In mergers and acquisitions of the past few years, the major consideration has usually been the price offered.

Sure, there are exceptions. Some sellers made the protection of their employees' jobs the first consideration. And rewards for the acquired bank's top officers sometimes took precedence over shareholder value, employee concerns, or community service.

But basically, the price offered has been the major determining factor. Three to four times book value is usually an "offer you can't refuse."

The past several weeks, however, should make community bankers reevaluate their attitudes and their due diligence on whether to sell.

What new considerations should take precedence today?

First and foremost: Cash is gold.

Sure, most shareholders do not want cash; it makes them liable for capital gains taxes, as a share-for-share exchange does not.

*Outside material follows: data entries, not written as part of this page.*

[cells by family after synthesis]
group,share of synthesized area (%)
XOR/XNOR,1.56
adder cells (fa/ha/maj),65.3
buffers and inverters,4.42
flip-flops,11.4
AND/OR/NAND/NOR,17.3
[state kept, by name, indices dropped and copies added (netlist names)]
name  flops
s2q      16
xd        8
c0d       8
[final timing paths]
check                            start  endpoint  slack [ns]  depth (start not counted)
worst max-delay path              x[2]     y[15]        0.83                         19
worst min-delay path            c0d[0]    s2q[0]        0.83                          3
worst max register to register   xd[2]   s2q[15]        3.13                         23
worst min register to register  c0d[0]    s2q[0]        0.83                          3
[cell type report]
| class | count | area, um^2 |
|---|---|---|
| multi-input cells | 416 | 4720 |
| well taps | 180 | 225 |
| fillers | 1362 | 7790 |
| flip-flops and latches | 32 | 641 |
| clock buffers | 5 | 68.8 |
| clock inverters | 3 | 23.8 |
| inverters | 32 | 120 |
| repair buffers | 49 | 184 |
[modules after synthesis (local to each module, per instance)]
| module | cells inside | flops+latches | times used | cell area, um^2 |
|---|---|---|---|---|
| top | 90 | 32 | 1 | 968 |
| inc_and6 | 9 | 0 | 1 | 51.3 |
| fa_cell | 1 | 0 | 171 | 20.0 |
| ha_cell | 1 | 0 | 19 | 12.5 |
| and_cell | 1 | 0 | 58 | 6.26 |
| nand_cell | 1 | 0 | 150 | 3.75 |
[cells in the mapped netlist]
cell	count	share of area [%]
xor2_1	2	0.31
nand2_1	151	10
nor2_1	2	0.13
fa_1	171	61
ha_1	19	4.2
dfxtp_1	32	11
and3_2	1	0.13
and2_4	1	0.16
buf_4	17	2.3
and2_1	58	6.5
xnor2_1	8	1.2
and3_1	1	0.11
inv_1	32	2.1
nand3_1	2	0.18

But selling for cash means you need not worry about what happens to the buyer's shares.

Many bankers have sold out for shares that quickly declined in value. The reasons?

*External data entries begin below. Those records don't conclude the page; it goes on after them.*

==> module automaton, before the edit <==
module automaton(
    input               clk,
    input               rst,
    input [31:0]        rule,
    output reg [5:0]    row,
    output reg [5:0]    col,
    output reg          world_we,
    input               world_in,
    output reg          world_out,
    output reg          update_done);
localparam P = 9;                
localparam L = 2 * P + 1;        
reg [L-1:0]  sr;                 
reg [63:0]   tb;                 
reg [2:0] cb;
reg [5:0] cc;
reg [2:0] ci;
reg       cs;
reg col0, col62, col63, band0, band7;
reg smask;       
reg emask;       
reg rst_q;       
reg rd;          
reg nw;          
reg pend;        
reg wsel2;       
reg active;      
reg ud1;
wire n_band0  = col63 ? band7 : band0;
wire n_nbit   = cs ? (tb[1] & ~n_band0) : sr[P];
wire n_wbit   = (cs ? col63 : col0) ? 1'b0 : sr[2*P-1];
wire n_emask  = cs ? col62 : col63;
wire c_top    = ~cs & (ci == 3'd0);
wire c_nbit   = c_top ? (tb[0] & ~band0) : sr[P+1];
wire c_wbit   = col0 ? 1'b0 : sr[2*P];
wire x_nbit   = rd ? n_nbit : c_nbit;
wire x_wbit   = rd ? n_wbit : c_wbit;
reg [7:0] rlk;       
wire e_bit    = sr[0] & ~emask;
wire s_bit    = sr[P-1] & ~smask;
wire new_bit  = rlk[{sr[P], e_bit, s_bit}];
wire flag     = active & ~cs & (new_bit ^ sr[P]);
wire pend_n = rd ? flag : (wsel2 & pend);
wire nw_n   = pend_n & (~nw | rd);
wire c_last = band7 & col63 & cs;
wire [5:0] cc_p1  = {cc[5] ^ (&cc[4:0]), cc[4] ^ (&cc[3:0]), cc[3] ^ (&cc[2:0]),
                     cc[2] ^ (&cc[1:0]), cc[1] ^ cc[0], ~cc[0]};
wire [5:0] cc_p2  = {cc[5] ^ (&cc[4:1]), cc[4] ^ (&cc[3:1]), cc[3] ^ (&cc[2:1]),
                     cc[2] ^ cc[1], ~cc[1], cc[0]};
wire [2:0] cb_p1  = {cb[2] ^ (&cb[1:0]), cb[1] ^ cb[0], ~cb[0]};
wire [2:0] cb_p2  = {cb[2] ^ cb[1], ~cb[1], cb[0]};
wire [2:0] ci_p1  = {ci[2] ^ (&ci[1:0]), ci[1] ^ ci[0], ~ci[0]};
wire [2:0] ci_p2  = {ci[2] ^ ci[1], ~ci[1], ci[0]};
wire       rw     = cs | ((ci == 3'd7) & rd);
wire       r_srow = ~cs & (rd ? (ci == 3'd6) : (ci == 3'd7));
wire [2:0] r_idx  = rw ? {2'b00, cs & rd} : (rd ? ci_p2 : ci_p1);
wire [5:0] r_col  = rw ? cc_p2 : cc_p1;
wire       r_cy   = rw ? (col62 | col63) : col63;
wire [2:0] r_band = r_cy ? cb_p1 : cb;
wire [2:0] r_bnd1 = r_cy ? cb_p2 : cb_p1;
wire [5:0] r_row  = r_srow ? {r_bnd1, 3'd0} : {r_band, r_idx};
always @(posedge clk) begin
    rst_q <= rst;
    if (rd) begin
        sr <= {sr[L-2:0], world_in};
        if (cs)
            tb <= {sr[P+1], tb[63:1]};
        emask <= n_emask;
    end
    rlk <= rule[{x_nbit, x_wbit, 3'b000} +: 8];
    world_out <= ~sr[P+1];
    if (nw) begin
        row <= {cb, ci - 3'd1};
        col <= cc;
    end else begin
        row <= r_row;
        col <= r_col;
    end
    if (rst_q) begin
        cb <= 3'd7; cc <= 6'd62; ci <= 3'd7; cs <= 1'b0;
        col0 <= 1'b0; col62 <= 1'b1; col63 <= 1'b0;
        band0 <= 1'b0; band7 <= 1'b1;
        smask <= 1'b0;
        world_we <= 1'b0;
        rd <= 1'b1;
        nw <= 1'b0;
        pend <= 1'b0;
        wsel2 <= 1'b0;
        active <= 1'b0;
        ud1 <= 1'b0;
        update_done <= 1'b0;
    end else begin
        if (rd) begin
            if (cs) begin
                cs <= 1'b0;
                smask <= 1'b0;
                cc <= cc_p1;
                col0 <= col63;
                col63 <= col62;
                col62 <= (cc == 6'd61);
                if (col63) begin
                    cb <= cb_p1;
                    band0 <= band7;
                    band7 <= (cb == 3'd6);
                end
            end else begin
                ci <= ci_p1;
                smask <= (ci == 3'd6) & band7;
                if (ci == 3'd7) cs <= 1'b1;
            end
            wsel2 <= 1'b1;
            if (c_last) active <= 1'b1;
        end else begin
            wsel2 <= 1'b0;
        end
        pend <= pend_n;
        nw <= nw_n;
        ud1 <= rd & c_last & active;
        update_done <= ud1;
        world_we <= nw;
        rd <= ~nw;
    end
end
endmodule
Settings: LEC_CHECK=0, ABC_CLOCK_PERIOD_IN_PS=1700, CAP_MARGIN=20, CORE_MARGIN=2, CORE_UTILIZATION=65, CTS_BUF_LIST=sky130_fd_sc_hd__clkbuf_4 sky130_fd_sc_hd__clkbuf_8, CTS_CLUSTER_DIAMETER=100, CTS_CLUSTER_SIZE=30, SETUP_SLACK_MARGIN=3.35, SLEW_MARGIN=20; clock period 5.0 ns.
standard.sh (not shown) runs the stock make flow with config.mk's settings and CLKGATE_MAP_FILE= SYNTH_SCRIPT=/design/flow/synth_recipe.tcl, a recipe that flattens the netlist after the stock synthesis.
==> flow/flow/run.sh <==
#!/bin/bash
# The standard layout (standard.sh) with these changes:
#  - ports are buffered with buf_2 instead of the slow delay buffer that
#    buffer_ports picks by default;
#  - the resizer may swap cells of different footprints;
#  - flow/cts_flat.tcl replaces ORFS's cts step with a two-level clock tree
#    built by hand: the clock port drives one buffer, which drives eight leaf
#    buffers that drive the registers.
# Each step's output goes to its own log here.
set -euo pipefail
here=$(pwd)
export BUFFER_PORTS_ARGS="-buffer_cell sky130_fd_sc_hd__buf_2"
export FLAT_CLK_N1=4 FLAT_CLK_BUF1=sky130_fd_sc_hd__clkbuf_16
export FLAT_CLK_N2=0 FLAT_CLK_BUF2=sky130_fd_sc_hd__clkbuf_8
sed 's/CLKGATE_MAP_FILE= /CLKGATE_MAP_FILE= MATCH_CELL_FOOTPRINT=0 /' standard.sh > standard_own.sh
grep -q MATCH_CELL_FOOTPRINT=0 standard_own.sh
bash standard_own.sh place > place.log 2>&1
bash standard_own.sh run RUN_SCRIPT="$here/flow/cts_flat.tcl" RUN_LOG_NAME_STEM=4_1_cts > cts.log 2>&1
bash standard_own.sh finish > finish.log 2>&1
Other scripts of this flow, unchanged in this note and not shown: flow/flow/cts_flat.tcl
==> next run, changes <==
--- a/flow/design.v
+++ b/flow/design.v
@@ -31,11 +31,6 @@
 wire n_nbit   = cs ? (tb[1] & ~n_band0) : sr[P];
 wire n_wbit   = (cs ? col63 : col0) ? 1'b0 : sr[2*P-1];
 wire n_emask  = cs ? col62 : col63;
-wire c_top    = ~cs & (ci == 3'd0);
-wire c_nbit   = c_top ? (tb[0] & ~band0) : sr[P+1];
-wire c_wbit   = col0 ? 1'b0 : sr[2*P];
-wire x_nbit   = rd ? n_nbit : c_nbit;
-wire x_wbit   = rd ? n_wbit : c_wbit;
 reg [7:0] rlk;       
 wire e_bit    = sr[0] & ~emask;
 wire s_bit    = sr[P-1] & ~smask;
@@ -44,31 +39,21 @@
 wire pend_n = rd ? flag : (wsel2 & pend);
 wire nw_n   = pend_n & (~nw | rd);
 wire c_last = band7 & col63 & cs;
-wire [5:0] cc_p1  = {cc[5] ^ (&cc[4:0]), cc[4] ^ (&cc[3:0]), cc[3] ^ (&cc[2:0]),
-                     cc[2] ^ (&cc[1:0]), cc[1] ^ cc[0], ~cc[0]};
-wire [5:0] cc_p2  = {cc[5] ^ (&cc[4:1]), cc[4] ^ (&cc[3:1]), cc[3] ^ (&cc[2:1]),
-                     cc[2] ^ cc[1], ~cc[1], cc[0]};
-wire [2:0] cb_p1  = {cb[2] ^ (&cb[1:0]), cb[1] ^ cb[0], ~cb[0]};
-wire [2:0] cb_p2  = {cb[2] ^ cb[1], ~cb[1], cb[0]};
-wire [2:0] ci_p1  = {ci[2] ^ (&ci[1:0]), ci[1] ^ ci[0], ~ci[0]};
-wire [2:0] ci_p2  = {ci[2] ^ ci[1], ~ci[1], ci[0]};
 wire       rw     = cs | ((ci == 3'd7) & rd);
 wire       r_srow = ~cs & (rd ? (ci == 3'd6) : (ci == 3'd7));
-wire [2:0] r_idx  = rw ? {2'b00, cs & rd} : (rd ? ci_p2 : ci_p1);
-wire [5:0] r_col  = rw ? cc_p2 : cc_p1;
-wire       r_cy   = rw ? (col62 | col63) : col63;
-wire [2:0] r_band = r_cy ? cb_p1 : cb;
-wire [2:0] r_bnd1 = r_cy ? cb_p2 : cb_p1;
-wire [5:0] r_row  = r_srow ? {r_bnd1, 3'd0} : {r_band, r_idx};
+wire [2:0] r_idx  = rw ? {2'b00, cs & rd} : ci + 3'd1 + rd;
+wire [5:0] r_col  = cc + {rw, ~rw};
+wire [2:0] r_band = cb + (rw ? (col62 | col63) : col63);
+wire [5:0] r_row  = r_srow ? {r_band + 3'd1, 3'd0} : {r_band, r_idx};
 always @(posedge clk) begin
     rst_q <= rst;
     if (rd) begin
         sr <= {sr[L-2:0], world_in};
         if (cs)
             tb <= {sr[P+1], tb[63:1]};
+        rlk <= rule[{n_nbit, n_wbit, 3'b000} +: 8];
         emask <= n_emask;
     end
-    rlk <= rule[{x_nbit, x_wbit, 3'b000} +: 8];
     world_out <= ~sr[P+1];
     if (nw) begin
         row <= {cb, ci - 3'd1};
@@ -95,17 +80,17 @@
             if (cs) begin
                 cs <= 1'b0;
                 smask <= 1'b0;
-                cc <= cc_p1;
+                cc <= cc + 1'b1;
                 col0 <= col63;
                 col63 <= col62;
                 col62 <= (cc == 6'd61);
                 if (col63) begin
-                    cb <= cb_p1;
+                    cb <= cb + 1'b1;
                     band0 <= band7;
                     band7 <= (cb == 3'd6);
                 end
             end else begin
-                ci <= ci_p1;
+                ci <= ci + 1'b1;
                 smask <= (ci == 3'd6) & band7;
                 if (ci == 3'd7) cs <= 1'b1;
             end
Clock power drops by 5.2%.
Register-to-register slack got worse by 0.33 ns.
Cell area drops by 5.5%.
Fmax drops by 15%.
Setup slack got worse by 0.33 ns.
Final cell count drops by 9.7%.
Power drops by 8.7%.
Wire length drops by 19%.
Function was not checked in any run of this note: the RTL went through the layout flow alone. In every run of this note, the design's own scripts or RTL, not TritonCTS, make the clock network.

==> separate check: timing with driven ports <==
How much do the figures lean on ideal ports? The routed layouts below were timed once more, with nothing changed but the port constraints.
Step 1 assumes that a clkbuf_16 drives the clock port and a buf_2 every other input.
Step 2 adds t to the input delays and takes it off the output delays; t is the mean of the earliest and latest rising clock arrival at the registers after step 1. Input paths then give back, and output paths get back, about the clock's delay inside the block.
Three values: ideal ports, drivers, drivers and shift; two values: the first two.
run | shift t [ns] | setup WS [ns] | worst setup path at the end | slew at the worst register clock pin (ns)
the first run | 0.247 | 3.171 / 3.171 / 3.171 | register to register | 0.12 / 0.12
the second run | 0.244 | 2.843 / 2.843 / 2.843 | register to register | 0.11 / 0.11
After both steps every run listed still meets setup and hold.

Dilution of the acquirer's shares.

Fear that generous terms will lead to more dilution later as the acquirer keeps buying.

The buyer pumped up its share price until the deal was done (like a person who loses weight until finding a mate and then goes back to the former size.)

The multiple over book was so high because the buyer's stock also sold at an extremely high multiple.

Shareholders of the acquired bank tried to cash out their new shares. (Only the first ones out get the nominal price available at the time of the merger; after all, only one person at a time can go through a fire door.)

One question banks should be asking when contemplating selling is this: How sure are we that the acquirer will maintain its earnings in years ahead?

(Keep in mind that an efficiency ratio by itself does not predict earnings. Overstaffing can create a poor efficiency ratio, but so can wise investment in techniques or technology that will improve efficiency later on.)

Sellers should also be on the lookout for surprises. Are loan-loss reserves adequate? Are the pensions vested? Is the bank lending outside its territory? Are yields on loans higher than comparable banks are earning? (That is a sure sign of sacrificing quality for yield.)

And with the world economy the way its is, it's also a good idea to check if the potential acquirer's stock can be badly hurt by further developments in Asia, Russia, or Latin America.

Finally, sellers should consider how well the two banks get along together. Will their cultures merge to form a solid institution with high profit potential?

These issues have always been fundamental. They have just been forgotten as stock prices soared.